I clatrati di metano e il loro impatto sul clima
Non bisogna infatti dimenticare che il metano è un potente gas serra. Basta considerare il fatto che su un periodo di 100 anni, una tonnellata di metano ha un potenziale di riscaldamento globale che è da 28 a 36 volte più grande dell’anidride carbonica. Il metano interagisce fortemente con l’atmosfera e il clima, attraverso un vasto numero di feedback e reazioni chimiche.

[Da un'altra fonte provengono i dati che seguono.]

File: src/verilog/rv_decode_defs.svh
`ifndef RV_DECODE_DEFS_SVH
`define RV_DECODE_DEFS_SVH

// instruction word and field widths
`define RV_INST_W       32
`define RV_OPCODE_W     7
`define RV_FUNCT3_W     3
`define RV_FUNCT7_W     7

// every encoded control field is this wide
`define RV_CTRL_W       3

// base opcodes kept by the decoder
`define RV_OPC_LUI          7'b0110111
`define RV_OPC_AUIPC        7'b0010111
`define RV_OPC_JAL          7'b1101111
`define RV_OPC_JALR         7'b1100111
`define RV_OPC_BRANCH       7'b1100011
`define RV_OPC_LOAD         7'b0000011
`define RV_OPC_STORE        7'b0100011

// ALU opcodes, immediate and register forms
`define RV_OPC_OP_IMM       7'b0010011
`define RV_OPC_OP_IMM_32    7'b0011011
`define RV_OPC_OP           7'b0110011
`define RV_OPC_OP_32        7'b0111011

`endif

File: src/verilog/rv_decode_pkg.sv
`default_nettype none

`include "rv_decode_defs.svh"

package rv_decode_pkg;

    localparam int unsigned RV_REG_W = 5;
    // immediate fills what the i view leaves above rs1
    localparam int unsigned RV_IMM_W =
        `RV_INST_W - 2 * RV_REG_W - `RV_FUNCT3_W - `RV_OPCODE_W;

    typedef logic [`RV_FUNCT3_W-1:0] funct3_t;
    typedef logic [`RV_FUNCT7_W-1:0] funct7_t;

    typedef struct packed {
        funct7_t                 funct7;
        logic [RV_REG_W-1:0]     rs2;
        logic [RV_REG_W-1:0]     rs1;
        funct3_t                 funct3;
        logic [RV_REG_W-1:0]     rd;
        logic [`RV_OPCODE_W-1:0] opcode;
    } rv_inst_r_t;

    typedef struct packed {
        logic [RV_IMM_W-1:0]     imm;
        logic [RV_REG_W-1:0]     rs1;
        funct3_t                 funct3;
        logic [RV_REG_W-1:0]     rd;
        logic [`RV_OPCODE_W-1:0] opcode;
    } rv_inst_i_t;

    // same word, register view or immediate view
    typedef union packed {
        rv_inst_r_t r;
        rv_inst_i_t i;
    } rv_inst_u;

    typedef struct packed {
        logic lui;
        logic auipc;
        logic jal;
        logic jalr;
        logic branch;
        logic load;
        logic store;
        logic op_imm;
        logic op_imm_w;
        logic op;
        logic op_w;
        logic shift;
    } inst_class_t;

    typedef enum logic [`RV_CTRL_W-1:0] {
        GEN_NONE   = 3'd0,
        GEN_STORE  = 3'd3,
        GEN_UPPER  = 3'd4,
        GEN_JAL    = 3'd5,
        GEN_ITYPE  = 3'd6,
        GEN_BRANCH = 3'd7
    } gen_type_e;

    typedef enum logic [`RV_CTRL_W-1:0] {
        ALU_NONE = 3'd0,
        ALU_ADD  = 3'd3,
        ALU_SUB  = 3'd4,
        ALU_XOR  = 3'd5,
        ALU_OR   = 3'd6,
        ALU_AND  = 3'd7
    } alu_op_e;

    typedef enum logic [`RV_CTRL_W-1:0] {
        COMP_NONE = 3'd0,
        COMP_BEQ  = 3'd2,
        COMP_BNE  = 3'd3,
        COMP_BLT  = 3'd4,
        COMP_BLTU = 3'd5,
        COMP_BGE  = 3'd6,
        COMP_BGEU = 3'd7
    } comp_type_e;

    typedef enum logic [`RV_CTRL_W-1:0] {
        SHIFT_NONE = 3'd0,
        SHIFT_SLL  = 3'd1,
        SHIFT_SLLW = 3'd3,
        SHIFT_SRA  = 3'd4,
        SHIFT_SRL  = 3'd5,
        SHIFT_SRAW = 3'd6,
        SHIFT_SRLW = 3'd7
    } shift_type_e;

    typedef enum logic [`RV_CTRL_W-1:0] {
        ST_NONE = 3'd0,
        ST_SB   = 3'd4,
        ST_SH   = 3'd5,
        ST_SW   = 3'd6,
        ST_SD   = 3'd7
    } store_type_e;

    typedef enum logic [`RV_CTRL_W-1:0] {
        LD_NONE = 3'd0,
        LD_LB   = 3'd1,
        LD_LH   = 3'd2,
        LD_LW   = 3'd3,
        LD_LD   = 3'd4,
        LD_LBU  = 3'd5,
        LD_LHU  = 3'd6,
        LD_LWU  = 3'd7
    } load_type_e;

    typedef struct packed {
        logic       rs1_en;
        logic       rs2_en;
        logic       rd_en;
        logic       jump_base_pc;
        logic       inst_jump;
        logic       inst_branch;
        logic       inst_lui;
        gen_type_e  gen_type;
        comp_type_e comp_type;
    } id_ctrl_t;

    typedef struct packed {
        logic        inst_word;
        logic        slt_s;
        logic        slt_u;
        logic        inst_shift;
        logic        alu_src_pc;
        logic        alu_src_imm;
        logic        shift_num_src;
        shift_type_e shift_type;
        logic        arith_logic;
        logic        inst_auipc;
        alu_op_e     alu_op;
    } ex_ctrl_t;

    typedef struct packed {
        logic        mem_read;
        logic        mem_write;
        load_type_e  load_type;
        store_type_e store_type;
    } mem_ctrl_t;

endpackage

`default_nettype wire
File: src/verilog/ex_ctrl_gen.sv
`timescale 1ns/1ps
`default_nettype none

module ex_ctrl_gen
    import rv_decode_pkg::*;
(
    input  rv_inst_u    inst_i,
    input  inst_class_t class_i,
    output ex_ctrl_t    ex_ctrl_o
);

    funct3_t funct3;
    funct7_t funct7;
    logic    op_base;
    logic    op_alt;
    logic    opw_base;
    logic    opw_alt;
    logic    imm_base;
    logic    imm_alt;
    logic    immw_base;
    logic    immw_alt;
    logic    add_any;
    logic    sub_any;
    logic    slt_s;
    logic    slt_u;
    logic    xor_any;
    logic    or_any;
    logic    and_any;

    assign funct3 = inst_i.r.funct3;
    assign funct7 = inst_i.r.funct7;

    // legal funct7 for register forms and word shifts
    assign op_base   = class_i.op & (funct7 == 7'b0000000);
    assign op_alt    = class_i.op & (funct7 == 7'b0100000);
    assign opw_base  = class_i.op_w & (funct7 == 7'b0000000);
    assign opw_alt   = class_i.op_w & (funct7 == 7'b0100000);
    assign immw_base = class_i.op_imm_w & (funct7 == 7'b0000000);
    assign immw_alt  = class_i.op_imm_w & (funct7 == 7'b0100000);

    // 64-bit shamt owns bit 25, only imm[11:6] picks the shift
    assign imm_base = class_i.op_imm & (inst_i.i.imm[11:6] == 6'b000000);
    assign imm_alt  = class_i.op_imm & (inst_i.i.imm[11:6] == 6'b010000);

    assign add_any = (class_i.op_imm | class_i.op_imm_w | op_base | opw_base)
                     & (funct3 == 3'b000);
    assign sub_any = (op_alt | opw_alt) & (funct3 == 3'b000);
    assign slt_s   = (class_i.op_imm | op_base) & (funct3 == 3'b010);
    assign slt_u   = (class_i.op_imm | op_base) & (funct3 == 3'b011);
    assign xor_any = (class_i.op_imm | op_base) & (funct3 == 3'b100);
    assign or_any  = (class_i.op_imm | op_base) & (funct3 == 3'b110);
    assign and_any = (class_i.op_imm | op_base) & (funct3 == 3'b111);

    always_comb begin
        ex_ctrl_o = '0;
        ex_ctrl_o.inst_word     = class_i.op_imm_w | class_i.op_w;
        ex_ctrl_o.slt_s         = slt_s;
        ex_ctrl_o.slt_u         = slt_u;
        ex_ctrl_o.inst_shift    = class_i.shift;
        // operand a is the pc only for auipc
        ex_ctrl_o.alu_src_pc    = ~class_i.auipc;
        ex_ctrl_o.alu_src_imm   = class_i.auipc | class_i.load | class_i.store
                                  | ((class_i.op_imm | class_i.op_imm_w) & ~class_i.shift);
        ex_ctrl_o.shift_num_src = class_i.shift & (class_i.op_imm | class_i.op_imm_w);
        ex_ctrl_o.arith_logic   = class_i.op_imm | class_i.op_imm_w | class_i.op | class_i.op_w;
        ex_ctrl_o.inst_auipc    = class_i.auipc;

        if (add_any | class_i.auipc | class_i.jal | class_i.jalr
            | class_i.load | class_i.store) begin
            ex_ctrl_o.alu_op = ALU_ADD;
        end else if (sub_any | slt_s | slt_u) begin
            // compare goes through the subtractor
            ex_ctrl_o.alu_op = ALU_SUB;
        end else if (xor_any) begin
            ex_ctrl_o.alu_op = ALU_XOR;
        end else if (or_any) begin
            ex_ctrl_o.alu_op = ALU_OR;
        end else if (and_any) begin
            ex_ctrl_o.alu_op = ALU_AND;
        end

        if (funct3 == 3'b001) begin
            if (imm_base | op_base) begin
                ex_ctrl_o.shift_type = SHIFT_SLL;
            end else if (immw_base | opw_base) begin
                ex_ctrl_o.shift_type = SHIFT_SLLW;
            end
        end else if (funct3 == 3'b101) begin
            if (imm_base | op_base) begin
                ex_ctrl_o.shift_type = SHIFT_SRL;
            end else if (imm_alt | op_alt) begin
                ex_ctrl_o.shift_type = SHIFT_SRA;
            end else if (immw_base | opw_base) begin
                ex_ctrl_o.shift_type = SHIFT_SRLW;
            end else if (immw_alt | opw_alt) begin
                ex_ctrl_o.shift_type = SHIFT_SRAW;
            end
        end
    end

    // shift flag comes from the class decoder, shift type from here
    always_comb begin
        shift_type_a: assert final ((ex_ctrl_o.shift_type == SHIFT_NONE)
                                    || ex_ctrl_o.inst_shift)
            else $error("shift type set on a non-shift instruction");
    end

endmodule

`default_nettype wire

File: src/verilog/id_control_stage.sv
`timescale 1ns/1ps
`default_nettype none

module id_control_stage
    import rv_decode_pkg::*;
(
    input  logic      clk,
    input  logic      arst_n_i,
    input  logic      inst_valid_i,
    input  rv_inst_u  inst_i,
    output logic      valid_o,
    output id_ctrl_t  id_ctrl_o,
    output ex_ctrl_t  ex_ctrl_o,
    output mem_ctrl_t mem_ctrl_o
);

    inst_class_t inst_class;
    id_ctrl_t    id_ctrl_d;
    ex_ctrl_t    ex_ctrl_d;
    mem_ctrl_t   mem_ctrl_d;

    inst_class_decode u_inst_class_decode (
        .inst_i  (inst_i),
        .class_o (inst_class)
    );

    ex_ctrl_gen u_ex_ctrl_gen (
        .inst_i    (inst_i),
        .class_i   (inst_class),
        .ex_ctrl_o (ex_ctrl_d)
    );

    reg_mem_ctrl_gen u_reg_mem_ctrl_gen (
        .inst_i     (inst_i),
        .class_i    (inst_class),
        .id_ctrl_o  (id_ctrl_d),
        .mem_ctrl_o (mem_ctrl_d)
    );

    // valid follows the strobe every cycle
    always_ff @(posedge clk or negedge arst_n_i) begin
        if (!arst_n_i) begin
            valid_o <= 1'b0;
        end else begin
            valid_o <= inst_valid_i;
        end
    end

    // controls load only on a valid instruction, otherwise hold
    always_ff @(posedge clk or negedge arst_n_i) begin
        if (!arst_n_i) begin
            id_ctrl_o  <= '0;
            ex_ctrl_o  <= '0;
            mem_ctrl_o <= '0;
        end else if (inst_valid_i) begin
            id_ctrl_o  <= id_ctrl_d;
            ex_ctrl_o  <= ex_ctrl_d;
            mem_ctrl_o <= mem_ctrl_d;
        end
    end

    // first edge after reset release still sees the cleared valid
    valid_after_reset_a: assert property (@(posedge clk) $rose(arst_n_i) |-> !valid_o)
        else $error("valid_o high in the cycle after reset release");

endmodule

`default_nettype wire

File: src/verilog/inst_class_decode.sv
`timescale 1ns/1ps
`default_nettype none

`include "rv_decode_defs.svh"

module inst_class_decode
    import rv_decode_pkg::*;
(
    input  rv_inst_u    inst_i,
    output inst_class_t class_o
);

    logic [`RV_OPCODE_W-1:0] opcode;

    assign opcode = inst_i.r.opcode;

    // one compare per class against the opcode macros
    always_comb begin
        class_o          = '0;
        class_o.lui      = (opcode == `RV_OPC_LUI);
        class_o.auipc    = (opcode == `RV_OPC_AUIPC);
        class_o.jal      = (opcode == `RV_OPC_JAL);
        class_o.jalr     = (opcode == `RV_OPC_JALR);
        class_o.branch   = (opcode == `RV_OPC_BRANCH);
        class_o.load     = (opcode == `RV_OPC_LOAD);
        class_o.store    = (opcode == `RV_OPC_STORE);
        class_o.op_imm   = (opcode == `RV_OPC_OP_IMM);
        class_o.op_imm_w = (opcode == `RV_OPC_OP_IMM_32);
        class_o.op       = (opcode == `RV_OPC_OP);
        class_o.op_w     = (opcode == `RV_OPC_OP_32);

        // shifts are funct3 x01 in any ALU class
        class_o.shift = (class_o.op_imm | class_o.op_imm_w | class_o.op | class_o.op_w)
                        & (inst_i.r.funct3[1:0] == 2'b01);
    end

    // class flags feed both generators and at most one may be set
    always_comb begin
        class_onehot_a: assert final ($onehot0({class_o.lui, class_o.auipc, class_o.jal,
                                                class_o.jalr, class_o.branch, class_o.load,
                                                class_o.store, class_o.op_imm,
                                                class_o.op_imm_w, class_o.op,
                                                class_o.op_w}))
            else $error("instruction class flags not one-hot");
    end

endmodule

`default_nettype wire

File: src/verilog/reg_mem_ctrl_gen.sv
`timescale 1ns/1ps
`default_nettype none

module reg_mem_ctrl_gen
    import rv_decode_pkg::*;
(
    input  rv_inst_u    inst_i,
    input  inst_class_t class_i,
    output id_ctrl_t    id_ctrl_o,
    output mem_ctrl_t   mem_ctrl_o
);

    funct3_t funct3;
    logic    alu_any;
    logic    imm_alu;

    assign funct3  = inst_i.r.funct3;
    assign alu_any = class_i.op_imm | class_i.op_imm_w | class_i.op | class_i.op_w;
    // immediate ALU ops other than shifts use the i-type immediate
    assign imm_alu = (class_i.op_imm | class_i.op_imm_w) & ~class_i.shift;

    always_comb begin
        id_ctrl_o = '0;
        id_ctrl_o.rs1_en       = class_i.jalr | class_i.branch | class_i.load
                                 | class_i.store | alu_any;
        id_ctrl_o.rs2_en       = class_i.branch | class_i.store | class_i.op | class_i.op_w;
        id_ctrl_o.rd_en        = class_i.lui | class_i.auipc | class_i.jal | class_i.jalr
                                 | class_i.load | alu_any;
        id_ctrl_o.jump_base_pc = class_i.jalr;
        id_ctrl_o.inst_jump    = class_i.jal | class_i.jalr;
        id_ctrl_o.inst_branch  = class_i.branch;
        id_ctrl_o.inst_lui     = class_i.lui;

        if (class_i.store) begin
            id_ctrl_o.gen_type = GEN_STORE;
        end else if (class_i.lui | class_i.auipc) begin
            id_ctrl_o.gen_type = GEN_UPPER;
        end else if (class_i.jal) begin
            id_ctrl_o.gen_type = GEN_JAL;
        end else if (class_i.jalr | class_i.load | imm_alu) begin
            id_ctrl_o.gen_type = GEN_ITYPE;
        end else if (class_i.branch) begin
            id_ctrl_o.gen_type = GEN_BRANCH;
        end

        if (class_i.branch) begin
            case (funct3)
                3'b000:  id_ctrl_o.comp_type = COMP_BEQ;
                3'b001:  id_ctrl_o.comp_type = COMP_BNE;
                3'b100:  id_ctrl_o.comp_type = COMP_BLT;
                3'b101:  id_ctrl_o.comp_type = COMP_BGE;
                3'b110:  id_ctrl_o.comp_type = COMP_BLTU;
                3'b111:  id_ctrl_o.comp_type = COMP_BGEU;
                default: id_ctrl_o.comp_type = COMP_NONE;
            endcase
        end
    end

    always_comb begin
        mem_ctrl_o = '0;
        mem_ctrl_o.mem_read  = class_i.load;
        mem_ctrl_o.mem_write = class_i.store;

        if (class_i.load) begin
            // funct3 111 has no load
            case (funct3)
                3'b000:  mem_ctrl_o.load_type = LD_LB;
                3'b001:  mem_ctrl_o.load_type = LD_LH;
                3'b010:  mem_ctrl_o.load_type = LD_LW;
                3'b011:  mem_ctrl_o.load_type = LD_LD;
                3'b100:  mem_ctrl_o.load_type = LD_LBU;
                3'b101:  mem_ctrl_o.load_type = LD_LHU;
                3'b110:  mem_ctrl_o.load_type = LD_LWU;
                default: mem_ctrl_o.load_type = LD_NONE;
            endcase
        end

        if (class_i.store) begin
            case (funct3)
                3'b000:  mem_ctrl_o.store_type = ST_SB;
                3'b001:  mem_ctrl_o.store_type = ST_SH;
                3'b010:  mem_ctrl_o.store_type = ST_SW;
                3'b011:  mem_ctrl_o.store_type = ST_SD;
                default: mem_ctrl_o.store_type = ST_NONE;
            endcase
        end
    end

    // relies on the class decoder never flagging load and store together
    always_comb begin
        mem_rw_excl_a: assert final (!(mem_ctrl_o.mem_read && mem_ctrl_o.mem_write))
            else $error("memory read and write strobes both set");
    end

endmodule

`default_nettype wire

Quando il permafrost si scalda per via dell’innalzamento della temperatura globale, non solo il metano intrappolato nei clatrati può sfuggire, ma il suolo si scongela e l’attività microbica aumenta; gli scienziati sono particolarmente preoccupati per questo secondo aspetto, in quanto la crescita di questi microorganismi minaccia di aumentare le emissioni di CO2 e CH4 in maniera incontrollata. Tutto ciò non fa altro che peggiorare il problema del surriscaldamento della superficie terrestre, il quale a sua volta porta allo scioglimento di più ingenti quantità di ghiaccio, e così via, in un circolo vizioso quasi impossibile da arrestare.
È per questo che oggi l’interesse per le tecnologie di controllo e mitigazione del metano è più alto che mai. Per via del suo alto potenziale di riscaldamento globale, la riduzione delle emissioni di metano potrebbe fornire risultati tangibili nella guerra al cambiamento climatico in tempi molto brevi rispetto ai benefici della riduzione dell’anidride carbonica, che arriveranno più tardi. Ma questa è un’altra storia.